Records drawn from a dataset
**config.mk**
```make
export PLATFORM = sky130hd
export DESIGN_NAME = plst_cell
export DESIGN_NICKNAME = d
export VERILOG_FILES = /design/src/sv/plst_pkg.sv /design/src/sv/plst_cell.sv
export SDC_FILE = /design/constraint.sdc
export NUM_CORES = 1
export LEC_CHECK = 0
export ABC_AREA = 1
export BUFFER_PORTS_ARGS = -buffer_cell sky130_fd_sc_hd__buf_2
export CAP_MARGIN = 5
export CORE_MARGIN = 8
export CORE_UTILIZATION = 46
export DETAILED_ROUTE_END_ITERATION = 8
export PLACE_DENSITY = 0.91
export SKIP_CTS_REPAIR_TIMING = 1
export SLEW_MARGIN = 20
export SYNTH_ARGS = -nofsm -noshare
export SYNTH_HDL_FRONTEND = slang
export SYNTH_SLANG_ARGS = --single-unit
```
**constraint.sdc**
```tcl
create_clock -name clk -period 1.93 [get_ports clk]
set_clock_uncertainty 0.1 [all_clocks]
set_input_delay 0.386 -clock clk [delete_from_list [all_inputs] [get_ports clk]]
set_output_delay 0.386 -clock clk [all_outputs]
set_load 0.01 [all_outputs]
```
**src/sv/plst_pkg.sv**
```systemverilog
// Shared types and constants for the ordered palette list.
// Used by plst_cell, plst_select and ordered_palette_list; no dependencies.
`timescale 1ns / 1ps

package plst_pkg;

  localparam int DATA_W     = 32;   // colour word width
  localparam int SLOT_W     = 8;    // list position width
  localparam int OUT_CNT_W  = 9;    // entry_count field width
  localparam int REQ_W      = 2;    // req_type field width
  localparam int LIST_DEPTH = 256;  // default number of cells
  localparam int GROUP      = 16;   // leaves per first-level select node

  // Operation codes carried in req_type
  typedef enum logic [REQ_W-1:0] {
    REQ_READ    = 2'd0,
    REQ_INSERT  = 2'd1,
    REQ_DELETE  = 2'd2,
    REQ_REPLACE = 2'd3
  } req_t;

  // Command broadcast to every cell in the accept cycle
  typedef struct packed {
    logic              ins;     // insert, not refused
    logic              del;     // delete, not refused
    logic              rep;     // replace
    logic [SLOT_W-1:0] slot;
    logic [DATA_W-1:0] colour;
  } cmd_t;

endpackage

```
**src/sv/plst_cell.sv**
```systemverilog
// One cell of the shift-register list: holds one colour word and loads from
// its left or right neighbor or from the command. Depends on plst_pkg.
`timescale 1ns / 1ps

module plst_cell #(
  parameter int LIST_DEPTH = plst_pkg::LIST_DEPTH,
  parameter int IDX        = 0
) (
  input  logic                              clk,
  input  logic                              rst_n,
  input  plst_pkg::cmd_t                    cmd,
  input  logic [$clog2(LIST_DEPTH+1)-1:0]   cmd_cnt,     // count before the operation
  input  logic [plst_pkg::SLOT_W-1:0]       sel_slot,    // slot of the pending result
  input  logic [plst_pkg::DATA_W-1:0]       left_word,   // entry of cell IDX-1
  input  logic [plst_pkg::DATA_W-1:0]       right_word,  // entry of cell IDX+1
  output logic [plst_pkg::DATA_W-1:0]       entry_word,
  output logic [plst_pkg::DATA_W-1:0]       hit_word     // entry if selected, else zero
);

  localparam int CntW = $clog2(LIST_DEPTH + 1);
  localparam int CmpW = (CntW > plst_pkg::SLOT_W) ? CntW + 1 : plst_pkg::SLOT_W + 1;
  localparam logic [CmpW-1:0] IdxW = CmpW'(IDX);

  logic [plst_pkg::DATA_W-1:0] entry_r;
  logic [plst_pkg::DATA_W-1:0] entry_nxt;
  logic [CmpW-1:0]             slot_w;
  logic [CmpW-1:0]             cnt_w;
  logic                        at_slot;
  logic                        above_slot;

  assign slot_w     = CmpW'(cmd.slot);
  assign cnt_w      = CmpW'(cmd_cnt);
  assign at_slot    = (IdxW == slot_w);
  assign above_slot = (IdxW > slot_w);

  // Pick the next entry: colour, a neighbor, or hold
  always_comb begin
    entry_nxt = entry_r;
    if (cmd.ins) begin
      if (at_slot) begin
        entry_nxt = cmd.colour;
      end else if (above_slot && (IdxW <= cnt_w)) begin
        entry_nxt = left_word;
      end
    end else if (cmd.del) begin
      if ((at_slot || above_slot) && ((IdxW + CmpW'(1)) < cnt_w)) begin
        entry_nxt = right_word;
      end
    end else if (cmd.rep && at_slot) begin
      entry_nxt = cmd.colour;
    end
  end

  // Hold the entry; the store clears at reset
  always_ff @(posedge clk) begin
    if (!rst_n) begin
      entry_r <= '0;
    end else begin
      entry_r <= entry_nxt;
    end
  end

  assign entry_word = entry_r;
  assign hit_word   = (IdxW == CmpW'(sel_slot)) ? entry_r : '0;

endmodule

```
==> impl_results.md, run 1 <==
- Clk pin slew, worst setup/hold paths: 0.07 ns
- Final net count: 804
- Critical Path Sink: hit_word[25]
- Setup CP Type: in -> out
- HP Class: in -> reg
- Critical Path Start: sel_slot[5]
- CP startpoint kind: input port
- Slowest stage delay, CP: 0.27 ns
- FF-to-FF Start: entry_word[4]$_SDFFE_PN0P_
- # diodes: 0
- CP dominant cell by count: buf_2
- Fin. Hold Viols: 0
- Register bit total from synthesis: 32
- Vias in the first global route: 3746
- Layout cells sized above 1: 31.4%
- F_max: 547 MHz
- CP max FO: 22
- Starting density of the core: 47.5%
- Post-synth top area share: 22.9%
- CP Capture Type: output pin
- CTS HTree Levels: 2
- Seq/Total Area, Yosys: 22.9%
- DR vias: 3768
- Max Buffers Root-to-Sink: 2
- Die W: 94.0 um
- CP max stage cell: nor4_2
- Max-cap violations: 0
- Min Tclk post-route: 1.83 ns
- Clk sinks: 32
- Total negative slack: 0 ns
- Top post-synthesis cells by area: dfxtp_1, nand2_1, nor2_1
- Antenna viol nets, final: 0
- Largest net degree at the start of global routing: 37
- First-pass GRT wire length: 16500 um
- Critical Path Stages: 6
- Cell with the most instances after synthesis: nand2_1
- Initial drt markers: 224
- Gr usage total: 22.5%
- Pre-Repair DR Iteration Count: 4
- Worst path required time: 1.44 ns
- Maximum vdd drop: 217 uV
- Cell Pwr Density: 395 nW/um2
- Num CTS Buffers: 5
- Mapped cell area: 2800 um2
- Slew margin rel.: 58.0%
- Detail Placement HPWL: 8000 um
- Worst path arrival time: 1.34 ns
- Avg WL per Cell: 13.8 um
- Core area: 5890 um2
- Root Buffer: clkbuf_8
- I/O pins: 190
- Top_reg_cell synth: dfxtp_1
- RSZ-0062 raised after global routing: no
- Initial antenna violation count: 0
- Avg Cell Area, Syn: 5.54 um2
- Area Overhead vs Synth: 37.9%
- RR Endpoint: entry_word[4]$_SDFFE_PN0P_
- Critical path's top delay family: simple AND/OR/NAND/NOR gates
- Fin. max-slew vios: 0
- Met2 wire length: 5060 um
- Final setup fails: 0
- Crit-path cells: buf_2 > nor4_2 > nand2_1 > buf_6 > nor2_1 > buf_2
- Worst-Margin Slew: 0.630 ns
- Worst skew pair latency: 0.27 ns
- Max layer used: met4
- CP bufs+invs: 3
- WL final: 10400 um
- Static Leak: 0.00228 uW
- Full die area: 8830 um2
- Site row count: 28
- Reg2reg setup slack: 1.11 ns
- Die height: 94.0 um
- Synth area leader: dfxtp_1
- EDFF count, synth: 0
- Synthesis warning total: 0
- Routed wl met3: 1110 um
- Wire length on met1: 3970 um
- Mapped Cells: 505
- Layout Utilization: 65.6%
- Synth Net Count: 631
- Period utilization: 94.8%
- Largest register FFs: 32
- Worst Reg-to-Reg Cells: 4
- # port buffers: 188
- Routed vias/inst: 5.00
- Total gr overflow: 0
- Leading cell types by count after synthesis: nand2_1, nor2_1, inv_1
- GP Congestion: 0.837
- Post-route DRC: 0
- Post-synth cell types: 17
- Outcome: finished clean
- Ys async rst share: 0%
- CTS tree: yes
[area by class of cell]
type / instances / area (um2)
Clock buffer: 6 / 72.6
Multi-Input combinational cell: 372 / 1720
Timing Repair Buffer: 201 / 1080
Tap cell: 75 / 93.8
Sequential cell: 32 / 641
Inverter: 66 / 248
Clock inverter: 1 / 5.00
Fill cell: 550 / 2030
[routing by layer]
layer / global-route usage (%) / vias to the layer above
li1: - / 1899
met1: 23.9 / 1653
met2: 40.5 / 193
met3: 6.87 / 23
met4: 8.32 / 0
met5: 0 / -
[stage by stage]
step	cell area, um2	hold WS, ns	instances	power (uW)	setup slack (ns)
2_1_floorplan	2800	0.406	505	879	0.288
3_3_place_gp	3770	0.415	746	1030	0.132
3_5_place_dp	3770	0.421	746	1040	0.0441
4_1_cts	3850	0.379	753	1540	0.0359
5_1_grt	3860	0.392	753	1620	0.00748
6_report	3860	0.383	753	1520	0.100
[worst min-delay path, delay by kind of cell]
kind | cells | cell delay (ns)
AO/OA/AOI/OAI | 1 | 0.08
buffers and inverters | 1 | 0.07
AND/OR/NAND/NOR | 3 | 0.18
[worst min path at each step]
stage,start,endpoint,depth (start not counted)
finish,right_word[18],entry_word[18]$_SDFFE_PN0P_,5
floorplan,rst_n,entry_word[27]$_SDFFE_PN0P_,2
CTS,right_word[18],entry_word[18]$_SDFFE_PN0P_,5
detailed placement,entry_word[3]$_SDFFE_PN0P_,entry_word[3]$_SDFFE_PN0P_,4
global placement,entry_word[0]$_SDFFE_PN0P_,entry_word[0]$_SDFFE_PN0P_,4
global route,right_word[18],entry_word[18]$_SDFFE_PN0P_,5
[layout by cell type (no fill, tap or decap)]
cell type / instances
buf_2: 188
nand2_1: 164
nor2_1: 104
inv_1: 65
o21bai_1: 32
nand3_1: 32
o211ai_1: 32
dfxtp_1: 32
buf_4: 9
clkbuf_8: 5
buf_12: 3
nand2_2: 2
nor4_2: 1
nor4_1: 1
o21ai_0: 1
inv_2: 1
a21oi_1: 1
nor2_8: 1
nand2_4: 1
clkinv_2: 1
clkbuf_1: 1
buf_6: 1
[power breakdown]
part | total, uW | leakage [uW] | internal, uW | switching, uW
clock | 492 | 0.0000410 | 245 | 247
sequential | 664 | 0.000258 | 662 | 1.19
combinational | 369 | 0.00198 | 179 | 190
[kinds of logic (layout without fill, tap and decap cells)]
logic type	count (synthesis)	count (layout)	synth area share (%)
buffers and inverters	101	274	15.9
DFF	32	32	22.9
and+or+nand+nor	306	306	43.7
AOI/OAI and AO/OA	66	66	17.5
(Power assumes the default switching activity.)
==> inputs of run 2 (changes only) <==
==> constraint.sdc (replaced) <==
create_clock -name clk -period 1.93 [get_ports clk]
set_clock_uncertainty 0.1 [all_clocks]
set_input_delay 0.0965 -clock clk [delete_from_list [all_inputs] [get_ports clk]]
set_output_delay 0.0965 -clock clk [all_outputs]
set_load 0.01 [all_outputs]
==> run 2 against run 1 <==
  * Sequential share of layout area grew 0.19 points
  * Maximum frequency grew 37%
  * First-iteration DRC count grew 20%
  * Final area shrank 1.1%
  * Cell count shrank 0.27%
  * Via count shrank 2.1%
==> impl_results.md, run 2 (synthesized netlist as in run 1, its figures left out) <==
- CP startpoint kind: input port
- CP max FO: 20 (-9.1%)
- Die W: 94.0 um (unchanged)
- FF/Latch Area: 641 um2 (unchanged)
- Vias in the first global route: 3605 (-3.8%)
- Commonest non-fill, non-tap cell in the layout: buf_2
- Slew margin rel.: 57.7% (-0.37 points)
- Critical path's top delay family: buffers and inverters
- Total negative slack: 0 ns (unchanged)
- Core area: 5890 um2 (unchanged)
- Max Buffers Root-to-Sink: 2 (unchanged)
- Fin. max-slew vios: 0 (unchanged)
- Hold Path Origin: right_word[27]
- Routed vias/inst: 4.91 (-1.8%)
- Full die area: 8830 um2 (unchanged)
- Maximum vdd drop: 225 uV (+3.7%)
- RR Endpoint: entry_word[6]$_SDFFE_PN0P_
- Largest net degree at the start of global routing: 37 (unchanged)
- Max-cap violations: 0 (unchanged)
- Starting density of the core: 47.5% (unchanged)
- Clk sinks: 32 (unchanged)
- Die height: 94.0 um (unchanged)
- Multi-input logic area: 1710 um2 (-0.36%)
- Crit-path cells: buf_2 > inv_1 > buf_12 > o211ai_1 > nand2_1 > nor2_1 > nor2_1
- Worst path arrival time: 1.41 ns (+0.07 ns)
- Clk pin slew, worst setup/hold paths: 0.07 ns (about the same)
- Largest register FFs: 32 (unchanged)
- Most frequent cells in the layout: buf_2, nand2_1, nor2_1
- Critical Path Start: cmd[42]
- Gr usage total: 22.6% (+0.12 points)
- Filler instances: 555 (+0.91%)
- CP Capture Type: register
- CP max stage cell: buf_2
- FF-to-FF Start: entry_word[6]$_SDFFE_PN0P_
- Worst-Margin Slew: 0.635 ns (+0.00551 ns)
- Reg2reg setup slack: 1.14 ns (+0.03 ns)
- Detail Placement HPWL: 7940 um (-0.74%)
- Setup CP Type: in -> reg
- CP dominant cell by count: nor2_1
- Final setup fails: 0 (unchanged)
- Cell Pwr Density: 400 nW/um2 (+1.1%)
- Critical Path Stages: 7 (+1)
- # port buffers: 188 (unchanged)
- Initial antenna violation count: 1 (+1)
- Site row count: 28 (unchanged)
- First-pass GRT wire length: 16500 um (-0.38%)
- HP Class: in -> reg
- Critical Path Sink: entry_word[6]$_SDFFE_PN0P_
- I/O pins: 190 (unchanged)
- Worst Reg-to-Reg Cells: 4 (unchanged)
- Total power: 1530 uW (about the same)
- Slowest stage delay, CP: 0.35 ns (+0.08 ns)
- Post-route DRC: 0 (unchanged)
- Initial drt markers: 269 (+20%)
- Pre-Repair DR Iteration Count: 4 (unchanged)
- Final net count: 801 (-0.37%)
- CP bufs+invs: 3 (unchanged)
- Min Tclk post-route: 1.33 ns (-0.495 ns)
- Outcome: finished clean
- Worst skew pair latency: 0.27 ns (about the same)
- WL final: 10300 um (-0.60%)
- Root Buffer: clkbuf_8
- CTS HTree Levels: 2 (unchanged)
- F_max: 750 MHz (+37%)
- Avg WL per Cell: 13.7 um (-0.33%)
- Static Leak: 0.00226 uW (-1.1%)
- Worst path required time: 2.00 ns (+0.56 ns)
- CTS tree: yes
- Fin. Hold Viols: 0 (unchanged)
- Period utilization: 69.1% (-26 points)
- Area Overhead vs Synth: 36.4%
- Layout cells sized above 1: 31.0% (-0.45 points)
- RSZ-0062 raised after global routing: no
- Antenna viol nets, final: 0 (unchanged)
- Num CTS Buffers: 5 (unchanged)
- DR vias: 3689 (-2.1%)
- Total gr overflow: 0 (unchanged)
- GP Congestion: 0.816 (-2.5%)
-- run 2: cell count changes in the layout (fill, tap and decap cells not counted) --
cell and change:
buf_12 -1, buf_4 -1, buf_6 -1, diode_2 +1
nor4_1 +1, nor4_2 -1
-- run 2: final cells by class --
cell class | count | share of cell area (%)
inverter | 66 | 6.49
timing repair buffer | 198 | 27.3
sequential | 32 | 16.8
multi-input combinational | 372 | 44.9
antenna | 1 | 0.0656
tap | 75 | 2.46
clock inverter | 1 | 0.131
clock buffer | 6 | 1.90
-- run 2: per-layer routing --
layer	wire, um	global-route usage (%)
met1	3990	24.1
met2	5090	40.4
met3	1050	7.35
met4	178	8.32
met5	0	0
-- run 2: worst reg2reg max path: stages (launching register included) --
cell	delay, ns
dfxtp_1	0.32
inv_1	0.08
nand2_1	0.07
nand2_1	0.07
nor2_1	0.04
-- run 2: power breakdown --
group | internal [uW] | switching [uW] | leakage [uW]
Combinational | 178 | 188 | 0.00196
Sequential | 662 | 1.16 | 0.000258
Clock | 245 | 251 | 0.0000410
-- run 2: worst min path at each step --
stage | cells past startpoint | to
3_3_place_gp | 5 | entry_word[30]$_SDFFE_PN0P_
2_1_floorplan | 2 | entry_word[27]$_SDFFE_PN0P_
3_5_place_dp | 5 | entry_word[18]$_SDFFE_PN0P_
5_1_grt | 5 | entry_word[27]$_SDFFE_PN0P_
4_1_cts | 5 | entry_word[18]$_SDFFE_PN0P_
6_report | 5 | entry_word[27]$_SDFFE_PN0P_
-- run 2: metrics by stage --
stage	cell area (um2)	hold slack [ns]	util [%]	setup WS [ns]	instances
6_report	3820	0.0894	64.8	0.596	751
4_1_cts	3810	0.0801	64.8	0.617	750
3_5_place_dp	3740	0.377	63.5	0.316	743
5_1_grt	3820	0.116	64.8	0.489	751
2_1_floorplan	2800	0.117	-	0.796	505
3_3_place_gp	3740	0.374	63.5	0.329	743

_What to produce_. Find the word "constraint" in the entries, then copy out every line that has it.

_Task result_.
export SDC_FILE = /design/constraint.sdc
**constraint.sdc**
==> constraint.sdc (replaced) <==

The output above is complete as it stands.